━━━━━ DATA
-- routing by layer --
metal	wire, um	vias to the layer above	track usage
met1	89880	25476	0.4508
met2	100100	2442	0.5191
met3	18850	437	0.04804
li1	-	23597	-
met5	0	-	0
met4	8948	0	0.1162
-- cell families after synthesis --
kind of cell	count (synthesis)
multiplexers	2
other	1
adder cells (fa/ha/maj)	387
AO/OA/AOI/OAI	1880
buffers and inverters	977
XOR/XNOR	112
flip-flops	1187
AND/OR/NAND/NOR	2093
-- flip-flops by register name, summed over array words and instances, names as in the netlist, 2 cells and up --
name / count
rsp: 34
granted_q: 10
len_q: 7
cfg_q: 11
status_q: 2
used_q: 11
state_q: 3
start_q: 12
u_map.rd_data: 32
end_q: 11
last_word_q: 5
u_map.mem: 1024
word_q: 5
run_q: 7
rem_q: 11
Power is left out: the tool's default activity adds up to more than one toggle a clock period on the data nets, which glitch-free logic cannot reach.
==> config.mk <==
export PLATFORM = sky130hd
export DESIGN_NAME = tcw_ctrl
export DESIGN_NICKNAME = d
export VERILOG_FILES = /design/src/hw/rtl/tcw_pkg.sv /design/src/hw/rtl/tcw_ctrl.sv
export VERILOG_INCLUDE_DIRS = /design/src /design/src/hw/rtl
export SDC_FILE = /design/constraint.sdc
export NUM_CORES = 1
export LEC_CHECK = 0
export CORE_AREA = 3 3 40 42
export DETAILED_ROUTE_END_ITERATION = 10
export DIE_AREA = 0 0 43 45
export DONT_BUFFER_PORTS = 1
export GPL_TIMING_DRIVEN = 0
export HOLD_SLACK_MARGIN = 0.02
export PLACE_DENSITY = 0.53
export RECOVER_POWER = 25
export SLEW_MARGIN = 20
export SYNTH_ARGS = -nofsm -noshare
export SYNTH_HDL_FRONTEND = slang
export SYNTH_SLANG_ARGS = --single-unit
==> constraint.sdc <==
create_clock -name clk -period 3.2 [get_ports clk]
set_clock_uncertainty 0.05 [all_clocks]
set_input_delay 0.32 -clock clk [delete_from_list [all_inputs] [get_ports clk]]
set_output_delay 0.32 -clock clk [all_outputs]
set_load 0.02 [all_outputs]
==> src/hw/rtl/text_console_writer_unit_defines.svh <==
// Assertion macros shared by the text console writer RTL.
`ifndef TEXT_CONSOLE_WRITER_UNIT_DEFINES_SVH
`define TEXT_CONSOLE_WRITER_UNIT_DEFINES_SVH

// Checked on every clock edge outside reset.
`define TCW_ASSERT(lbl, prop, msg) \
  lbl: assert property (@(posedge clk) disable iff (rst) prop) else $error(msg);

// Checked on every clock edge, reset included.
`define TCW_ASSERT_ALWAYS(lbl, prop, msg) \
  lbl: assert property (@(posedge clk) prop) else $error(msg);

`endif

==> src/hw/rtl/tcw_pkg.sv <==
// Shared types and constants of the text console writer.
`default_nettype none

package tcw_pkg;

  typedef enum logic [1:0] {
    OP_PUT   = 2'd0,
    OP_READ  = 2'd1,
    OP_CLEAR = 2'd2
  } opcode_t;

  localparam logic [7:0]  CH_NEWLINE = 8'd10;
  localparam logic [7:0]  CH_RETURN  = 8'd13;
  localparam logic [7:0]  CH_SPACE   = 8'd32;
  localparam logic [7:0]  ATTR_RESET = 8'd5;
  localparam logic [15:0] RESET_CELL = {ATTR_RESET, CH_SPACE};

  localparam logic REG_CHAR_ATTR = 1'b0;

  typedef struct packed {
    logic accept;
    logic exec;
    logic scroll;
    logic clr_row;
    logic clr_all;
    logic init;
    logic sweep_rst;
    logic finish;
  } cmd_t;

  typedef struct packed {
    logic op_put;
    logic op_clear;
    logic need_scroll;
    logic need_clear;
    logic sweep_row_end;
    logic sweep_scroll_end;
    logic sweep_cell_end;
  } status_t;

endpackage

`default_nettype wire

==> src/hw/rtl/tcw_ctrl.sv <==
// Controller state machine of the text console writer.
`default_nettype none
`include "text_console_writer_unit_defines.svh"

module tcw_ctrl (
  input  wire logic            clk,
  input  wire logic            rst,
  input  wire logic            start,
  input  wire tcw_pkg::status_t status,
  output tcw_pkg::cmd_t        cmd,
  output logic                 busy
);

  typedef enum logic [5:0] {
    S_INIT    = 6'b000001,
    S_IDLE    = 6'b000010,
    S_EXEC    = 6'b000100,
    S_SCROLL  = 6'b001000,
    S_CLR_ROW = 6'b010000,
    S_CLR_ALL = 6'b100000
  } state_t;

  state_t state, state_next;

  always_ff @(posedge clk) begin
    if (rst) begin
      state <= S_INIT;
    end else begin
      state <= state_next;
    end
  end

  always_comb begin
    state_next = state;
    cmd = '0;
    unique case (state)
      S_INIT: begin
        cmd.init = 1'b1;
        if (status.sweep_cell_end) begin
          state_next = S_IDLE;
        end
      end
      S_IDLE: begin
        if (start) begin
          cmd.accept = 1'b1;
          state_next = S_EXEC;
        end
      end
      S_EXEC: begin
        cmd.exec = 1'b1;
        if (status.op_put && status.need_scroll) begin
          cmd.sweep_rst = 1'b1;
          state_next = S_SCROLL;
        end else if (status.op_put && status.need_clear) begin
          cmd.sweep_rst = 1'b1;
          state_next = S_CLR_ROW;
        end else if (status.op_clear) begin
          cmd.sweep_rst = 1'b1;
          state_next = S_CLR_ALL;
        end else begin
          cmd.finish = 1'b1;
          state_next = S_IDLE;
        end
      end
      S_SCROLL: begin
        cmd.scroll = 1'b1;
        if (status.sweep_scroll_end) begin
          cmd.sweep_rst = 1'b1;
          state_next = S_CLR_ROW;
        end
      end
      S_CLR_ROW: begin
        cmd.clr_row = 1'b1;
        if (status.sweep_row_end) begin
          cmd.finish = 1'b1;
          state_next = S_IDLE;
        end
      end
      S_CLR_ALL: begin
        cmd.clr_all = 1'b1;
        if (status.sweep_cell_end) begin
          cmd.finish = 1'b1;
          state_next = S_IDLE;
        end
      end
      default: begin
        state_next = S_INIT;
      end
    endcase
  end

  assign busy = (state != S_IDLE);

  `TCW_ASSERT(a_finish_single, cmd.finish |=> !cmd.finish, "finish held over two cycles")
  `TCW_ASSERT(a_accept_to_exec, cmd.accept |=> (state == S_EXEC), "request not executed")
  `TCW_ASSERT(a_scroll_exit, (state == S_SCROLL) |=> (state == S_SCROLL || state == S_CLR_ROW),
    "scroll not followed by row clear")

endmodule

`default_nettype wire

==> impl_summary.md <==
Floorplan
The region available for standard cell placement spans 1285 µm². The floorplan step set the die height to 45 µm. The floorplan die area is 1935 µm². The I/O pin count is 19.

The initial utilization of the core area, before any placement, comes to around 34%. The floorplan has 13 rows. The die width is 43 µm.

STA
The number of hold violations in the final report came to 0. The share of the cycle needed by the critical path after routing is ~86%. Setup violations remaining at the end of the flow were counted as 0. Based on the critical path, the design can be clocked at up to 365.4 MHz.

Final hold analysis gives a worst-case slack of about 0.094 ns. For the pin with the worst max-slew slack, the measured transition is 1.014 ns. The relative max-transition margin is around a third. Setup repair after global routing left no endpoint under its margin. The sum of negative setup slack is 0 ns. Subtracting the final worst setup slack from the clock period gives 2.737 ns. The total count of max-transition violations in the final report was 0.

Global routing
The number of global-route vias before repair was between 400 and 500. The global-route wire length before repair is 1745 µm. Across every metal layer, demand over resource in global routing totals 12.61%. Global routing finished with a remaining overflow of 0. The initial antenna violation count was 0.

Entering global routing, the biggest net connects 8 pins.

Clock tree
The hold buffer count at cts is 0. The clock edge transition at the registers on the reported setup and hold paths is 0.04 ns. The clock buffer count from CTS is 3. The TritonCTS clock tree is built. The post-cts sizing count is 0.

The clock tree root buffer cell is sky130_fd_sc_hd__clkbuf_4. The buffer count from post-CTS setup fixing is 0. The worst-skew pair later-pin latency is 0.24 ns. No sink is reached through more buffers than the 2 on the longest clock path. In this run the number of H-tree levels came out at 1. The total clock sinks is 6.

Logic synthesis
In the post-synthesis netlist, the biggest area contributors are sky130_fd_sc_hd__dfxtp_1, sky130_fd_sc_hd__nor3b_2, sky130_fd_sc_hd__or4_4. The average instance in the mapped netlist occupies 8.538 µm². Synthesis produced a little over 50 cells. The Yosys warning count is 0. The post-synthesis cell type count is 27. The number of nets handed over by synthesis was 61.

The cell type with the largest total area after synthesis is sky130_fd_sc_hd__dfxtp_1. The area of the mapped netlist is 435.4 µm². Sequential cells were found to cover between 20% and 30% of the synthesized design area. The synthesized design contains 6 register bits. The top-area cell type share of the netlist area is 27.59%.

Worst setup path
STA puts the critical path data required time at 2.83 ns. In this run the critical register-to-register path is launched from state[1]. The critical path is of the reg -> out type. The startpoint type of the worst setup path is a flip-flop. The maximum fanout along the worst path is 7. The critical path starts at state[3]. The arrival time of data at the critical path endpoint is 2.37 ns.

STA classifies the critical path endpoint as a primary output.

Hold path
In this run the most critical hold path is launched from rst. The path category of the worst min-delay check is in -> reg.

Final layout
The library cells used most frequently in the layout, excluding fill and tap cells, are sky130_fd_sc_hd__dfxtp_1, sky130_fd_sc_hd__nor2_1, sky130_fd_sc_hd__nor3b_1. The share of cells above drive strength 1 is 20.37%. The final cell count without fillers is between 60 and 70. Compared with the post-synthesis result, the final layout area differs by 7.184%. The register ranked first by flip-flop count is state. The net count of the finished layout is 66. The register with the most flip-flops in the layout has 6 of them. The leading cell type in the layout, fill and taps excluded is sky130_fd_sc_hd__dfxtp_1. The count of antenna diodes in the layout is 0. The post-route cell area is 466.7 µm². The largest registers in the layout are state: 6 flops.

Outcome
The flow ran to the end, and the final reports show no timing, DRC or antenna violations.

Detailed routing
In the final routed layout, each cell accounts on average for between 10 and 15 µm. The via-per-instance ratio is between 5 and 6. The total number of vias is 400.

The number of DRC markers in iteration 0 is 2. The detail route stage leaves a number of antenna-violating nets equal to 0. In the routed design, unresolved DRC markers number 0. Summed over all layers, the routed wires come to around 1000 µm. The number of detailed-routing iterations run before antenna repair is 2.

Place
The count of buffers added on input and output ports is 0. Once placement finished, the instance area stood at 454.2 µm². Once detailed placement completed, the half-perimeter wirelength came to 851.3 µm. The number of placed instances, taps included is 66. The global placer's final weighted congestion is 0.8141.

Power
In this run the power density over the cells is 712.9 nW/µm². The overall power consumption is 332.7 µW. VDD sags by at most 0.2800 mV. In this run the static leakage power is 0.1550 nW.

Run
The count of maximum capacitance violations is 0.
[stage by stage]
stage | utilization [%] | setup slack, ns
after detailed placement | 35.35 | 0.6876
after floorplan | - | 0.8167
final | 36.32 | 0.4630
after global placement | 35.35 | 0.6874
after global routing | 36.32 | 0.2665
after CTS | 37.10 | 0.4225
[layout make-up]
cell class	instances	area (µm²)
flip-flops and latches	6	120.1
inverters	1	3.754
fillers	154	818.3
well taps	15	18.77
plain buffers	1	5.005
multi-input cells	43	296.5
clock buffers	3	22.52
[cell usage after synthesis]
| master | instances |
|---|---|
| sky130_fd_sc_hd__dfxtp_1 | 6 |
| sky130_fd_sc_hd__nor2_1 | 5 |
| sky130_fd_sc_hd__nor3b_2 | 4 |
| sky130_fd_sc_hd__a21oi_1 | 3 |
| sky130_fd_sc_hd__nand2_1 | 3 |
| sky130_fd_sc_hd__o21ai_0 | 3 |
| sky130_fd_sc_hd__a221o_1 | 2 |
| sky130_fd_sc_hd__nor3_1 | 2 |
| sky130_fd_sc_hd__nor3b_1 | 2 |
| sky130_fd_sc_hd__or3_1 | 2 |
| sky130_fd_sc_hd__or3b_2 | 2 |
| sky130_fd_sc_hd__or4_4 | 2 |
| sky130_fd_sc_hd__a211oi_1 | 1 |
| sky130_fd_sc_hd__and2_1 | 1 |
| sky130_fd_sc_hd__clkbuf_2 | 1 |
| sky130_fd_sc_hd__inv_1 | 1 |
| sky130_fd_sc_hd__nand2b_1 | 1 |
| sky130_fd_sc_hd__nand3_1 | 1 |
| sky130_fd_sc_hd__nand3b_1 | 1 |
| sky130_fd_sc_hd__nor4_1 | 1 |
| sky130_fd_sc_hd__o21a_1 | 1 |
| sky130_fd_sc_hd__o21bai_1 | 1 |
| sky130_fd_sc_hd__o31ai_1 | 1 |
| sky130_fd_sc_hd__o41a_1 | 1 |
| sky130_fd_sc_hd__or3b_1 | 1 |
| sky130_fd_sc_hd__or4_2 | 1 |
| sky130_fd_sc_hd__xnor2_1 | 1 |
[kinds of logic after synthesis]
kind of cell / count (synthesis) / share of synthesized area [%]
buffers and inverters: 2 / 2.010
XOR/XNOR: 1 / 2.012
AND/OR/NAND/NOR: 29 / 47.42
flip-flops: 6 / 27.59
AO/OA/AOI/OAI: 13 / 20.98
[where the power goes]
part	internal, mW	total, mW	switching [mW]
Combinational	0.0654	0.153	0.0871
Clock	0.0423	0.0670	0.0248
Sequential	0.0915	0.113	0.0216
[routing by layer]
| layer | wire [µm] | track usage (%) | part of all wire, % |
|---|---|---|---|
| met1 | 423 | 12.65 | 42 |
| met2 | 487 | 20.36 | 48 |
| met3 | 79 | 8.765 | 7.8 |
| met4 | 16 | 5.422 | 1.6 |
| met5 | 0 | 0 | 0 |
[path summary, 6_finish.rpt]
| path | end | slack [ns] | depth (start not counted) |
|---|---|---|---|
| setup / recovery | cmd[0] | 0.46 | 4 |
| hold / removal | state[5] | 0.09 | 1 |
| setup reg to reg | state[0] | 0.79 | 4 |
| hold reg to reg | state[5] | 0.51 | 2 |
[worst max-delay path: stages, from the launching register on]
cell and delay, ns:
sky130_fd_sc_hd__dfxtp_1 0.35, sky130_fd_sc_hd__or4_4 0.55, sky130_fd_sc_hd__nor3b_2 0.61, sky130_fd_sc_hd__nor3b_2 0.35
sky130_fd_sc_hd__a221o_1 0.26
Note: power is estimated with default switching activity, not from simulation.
━━━━━━━━━━
[INSTRUCTIONS FOR THE TASK]
Beginning with the line containing "if (status.sweep_row_end) begin" in the material above, copy every line exactly until you have copied the line containing "held over two".

[YOUR SOLUTION]
        if (status.sweep_row_end) begin
          cmd.finish = 1'b1;
          state_next = S_IDLE;
        end
      end
      S_CLR_ALL: begin
        cmd.clr_all = 1'b1;
        if (status.sweep_cell_end) begin
          cmd.finish = 1'b1;
          state_next = S_IDLE;
        end
      end
      default: begin
        state_next = S_INIT;
      end
    endcase
  end

  assign busy = (state != S_IDLE);

  `TCW_ASSERT(a_finish_single, cmd.finish |=> !cmd.finish, "finish held over two cycles")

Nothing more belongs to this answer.